DATA SHOWN:
★ ★ ★

==> src/rtl/txflow_gate.sv <==
module txflow_gate #(
  parameter int unsigned         DW        = 8,
  parameter logic [DW-1:0]       STOP_CODE = 'h13,
  parameter logic [DW-1:0]       GO_CODE   = 'h11
) (
  input  logic          clk,
  input  logic          rst,
  input  logic          flow_en,
  input  logic          resume_any,
  input  logic          host_tx_en,
  input  logic          rx_valid,
  input  logic [DW-1:0] rx_data,
  output logic          paused,
  output logic          load_ok
);

  logic stop_hit, go_hit, release_req, paused_q;

  assign stop_hit    = flow_en & rx_valid & (rx_data == STOP_CODE);
  assign go_hit      = rx_valid & (resume_any | (rx_data == GO_CODE));
  assign release_req = host_tx_en | go_hit;

  always_ff @(posedge clk) begin
    if (rst)             paused_q <= 1'b0;
    else if (!flow_en)   paused_q <= 1'b0;
    else if (stop_hit)   paused_q <= 1'b1;
    else if (release_req) paused_q <= 1'b0;
  end

  assign paused  = paused_q;
  assign load_ok = ~paused_q & ~stop_hit;

  // reset clears the pause
  p_reset_clear_r1: assert property (@(posedge clk) rst |=> !paused);

  p_disabled_free_r2: assert property (@(posedge clk) disable iff (rst)
    !flow_en |=> !paused);

  p_stop_pauses_r3: assert property (@(posedge clk) disable iff (rst)
    (flow_en && rx_valid && rx_data == STOP_CODE) |=> paused);

  p_gate_closed_r4: assert property (@(posedge clk) disable iff (rst)
    (paused || (flow_en && rx_valid && rx_data == STOP_CODE)) |-> !load_ok);

  p_only_go_r5: assert property (@(posedge clk) disable iff (rst)
    (paused && flow_en && !resume_any && !host_tx_en &&
     !(rx_valid && rx_data == GO_CODE)) |=> paused);

  p_any_resumes_r6: assert property (@(posedge clk) disable iff (rst)
    (paused && flow_en && resume_any && rx_valid && rx_data != STOP_CODE) |=> !paused);

  p_host_resumes_r7: assert property (@(posedge clk) disable iff (rst)
    (flow_en && host_tx_en && !(rx_valid && rx_data == STOP_CODE)) |=> !paused);

  p_no_spurious_pause_r8: assert property (@(posedge clk) disable iff (rst)
    (!paused && !(flow_en && rx_valid && rx_data == STOP_CODE)) |=> !paused);

endmodule

==> config.mk <==
export PLATFORM = sky130hd
export DESIGN_NAME = txflow_gate
export DESIGN_NICKNAME = d
export VERILOG_FILES = /design/src/rtl/txflow_gate.sv
export SDC_FILE = /design/constraint.sdc
export NUM_CORES = 1
export LEC_CHECK = 0
export ABC_AREA = 1
export BUFFER_PORTS_ARGS = -buffer_cell sky130_fd_sc_hd__buf_2
export CORE_AREA = 5 5 42 44
export DETAILED_ROUTE_END_ITERATION = 7
export DIE_AREA = 0 0 47 49
export PLACE_DENSITY = 0.39
export SLEW_MARGIN = 5
export SYNTH_ARGS = -nofsm -noshare
export SYNTH_HDL_FRONTEND = slang
export SYNTH_SLANG_ARGS = --single-unit
export TNS_END_PERCENT = 50
==> constraint.sdc <==
create_clock -name clk -period 1 [get_ports clk]
set_input_delay 0.05 -clock clk [delete_from_list [all_inputs] [get_ports clk]]
set_output_delay 0.05 -clock clk [all_outputs]
set_load 0.05 [all_outputs]
==> results.yml <==
yosys:
  synthXorXnorAreaFrac_pct: 0
  syn-mean-instance-area_um2: 4.63
  ys_warn_count: 0
  synthesis.area_um2: 125
  synth_compound_area_share_pct: 8.00
  synth.net_count: 41
  synth_seq_area_share_pct: 16.0
  synth_top_family_by_area: "simple AND/OR/NAND/NOR gates"
  synth.ff_latch_count: 1
  synthSimpleGateAreaFrac_pct: 49.0
  post_synth_fa_ha_maj_area_fraction_pct: 0
  synthMuxAreaShare_pct: 0
  syn-instance-count: 27
  netlist-cell-type-count: 7
drt:
  detail_route.drc_violations: 0
  drt-total-wl_um: 400
  route.vias.total: 189
  post_drt_via_cell_ratio: 3.26
  ant_nets: 0
  first_iter_violations: 1
  wire_per_inst_um: 6.90
  drt_pass1_iterations: 2
setup_path:
  cp-end-kind: "register"
  r2r_cells: 4
  critPathRequiredTime_ns: 0.88
  setup.worst_path.end: "paused"
  worst_setup_path_startpoint: "rx_data[5]"
  critical_path.reg2reg.endpoint: "paused"
  reg2reg_setup_slack_ns: 0.24
  timing.critical_path.arrival_ns: 0.72
  crit-reg2reg-launch: "paused"
  timing.critical_path.from_type: "input pin"
  type_of_the_worst_setup_path: "input pin to register"
  crit_path_max_fanout: 3
final_layout:
  finalNonFillerCells: 58
  finalCoreUtilization_pct: 16.5
  post_route_cells_drive_above_1_share_pct: 40.5
  stdcell_area_um2: 231
  nets: 58
  area_growth_syn_to_layout_pct: 85.0
  largest_register_ff_count: 1
  num-fill-cells: 175
  antenna_cells_inserted: 0
die:
  fp.dieW_um: 47
  initial_utilization_pct: 8.93
  dieArea_mm2: 0.00230
  fp.dieH_um: 49
  coreArea_mm2: 0.00140
  std_cell_rows: 14
  pin_count: 16
global_routing:
  first_global_vias: 167
  grt_first_pass_wirelength_um: 607
  grt_antenna_before_repair: 0
  grt_start_max_net_pins: 4
  track_usage_pct: 3.23
  gr-total-overflow: 0
pwr:
  power.density_cell_area_mw_per_mm2: 366
  power.static_leakage_uw: 0.000137
  design_power_total_uw: 84.7
  worst_ir_drop_vdd_mv: 0.156
sta:
  timing.final.max_slew_violations: 0
  post-route-period-util_pct: 83.5
  post-route-min-period_ns: 0.835
  setup_violations: 0
  fin_hold_ws_ns: 0.284
  worstMarginPinSlew_ns: 0.248
  grt_setup_unrepaired: "no"
  finClkSkew_ns: 0
  report.final.hold_viol_count: 0
  fmax_mhz: 1200
  normalized_max_slew_margin_pct: 83.4
min_path:
  hold_path_depth: 4
  min_path_type: "input pin to register"
run_status:
  run_status: "completed"
run:
  maxCapViolations: 0
place:
  routabilityCongestion: 0.572
  port-buffer-count: 15
  place_hpwl_um: 388
  placed_cells: 58
  dpl_cell_area_um2: 231
cts:
  clk_pin_slew_worst_paths_ns: 0
  post_cts.repair.setup_buffers: 0
  cts.repair.resized: 0
  post_cts_hold_buffer_count: 0
  insertion_delay_ns: 0
## worst min path at each step
stage             from     end  slack [ns]
2_1_floorplan  flow_en  paused        0.17
3_3_place_gp       rst  paused        0.29
3_5_place_dp       rst  paused        0.29
4_1_cts            rst  paused        0.29
5_1_grt            rst  paused        0.34
6_report           rst  paused        0.28
## metal layers
| layer | wire (µm) | vias to the layer above | global-route usage, % |
|---|---|---|---|
| met5 | 0 | - | 0 |
| met4 | 0 | 0 | 0 |
| met3 | 43 | 0 | 0 |
| met2 | 223 | 7 | 6.33 |
| met1 | 134 | 76 | 3.93 |
| li1 | - | 106 | - |
## critical path, cell delays in order
cell and delay [ns]:
sky130_fd_sc_hd__buf_2 0.10, sky130_fd_sc_hd__inv_1 0.04, sky130_fd_sc_hd__nand2_1 0.05, sky130_fd_sc_hd__nor2_2 0.20
sky130_fd_sc_hd__nand2_1 0.07, sky130_fd_sc_hd__nand2_1 0.06, sky130_fd_sc_hd__nand2_1 0.04, sky130_fd_sc_hd__nand2_1 0.05
sky130_fd_sc_hd__a21oi_1 0.05
## cells by family (layout without fill, tap and decap cells)
kind of cell,count (synthesis),in the layout
AO/OA/AOI/OAI,2,2
AND/OR/NAND/NOR,15,15
buffers and inverters,9,24
flip-flops,1,1
## area by class of cell
class,count,area (µm²),area share (%)
Multi-Input combinational cell,17,82.6,35.7
Timing Repair Buffer,15,75.1,32.4
Inverter,9,33.8,14.6
Tap cell,16,20.0,8.65
Sequential cell,1,20.0,8.65
## Yosys cell counts, drive strengths merged
cell type	instances	area share, %
a21oi	2	8.0
dfxtp	1	16
inv	9	27
nand2	10	30
nand4	1	5.0
nor2	4	14
## placed cells by master, fill, tap and decap left out
master,netlist,routed
sky130_fd_sc_hd__a21oi_1,2,1
sky130_fd_sc_hd__nand4_1,1,1
sky130_fd_sc_hd__buf_2,0,15
sky130_fd_sc_hd__dfxtp_1,1,1
sky130_fd_sc_hd__nor2_2,1,1
sky130_fd_sc_hd__inv_1,9,9
sky130_fd_sc_hd__a21oi_4,0,1
sky130_fd_sc_hd__nor2_1,3,3
sky130_fd_sc_hd__nand2_1,10,10
## per-stage QoR
stage	TNS [ns]	worst slack, ns
after floorplan	-0.0498	-0.0498
after global placement	0	0.150
after detailed placement	0	0.151
after CTS	0	0.143
after global routing	0	0.0605
final	0	0.165
## where the power goes
group	leakage (µW)	switching, µW	internal [µW]
Combinational	0.000129	19.5	24.4
Sequential	0.00000805	0.0171	40.7
Clock	0	0	0
Note: power is estimated with default switching activity, not from simulation.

★ ★ ★

WORK INSTRUCTIONS:
Copy out each line of the records that holds the string "switching".

ANSWER BOX:
group	leakage (µW)	switching, µW	internal [µW]
Note: power is estimated with default switching activity, not from simulation.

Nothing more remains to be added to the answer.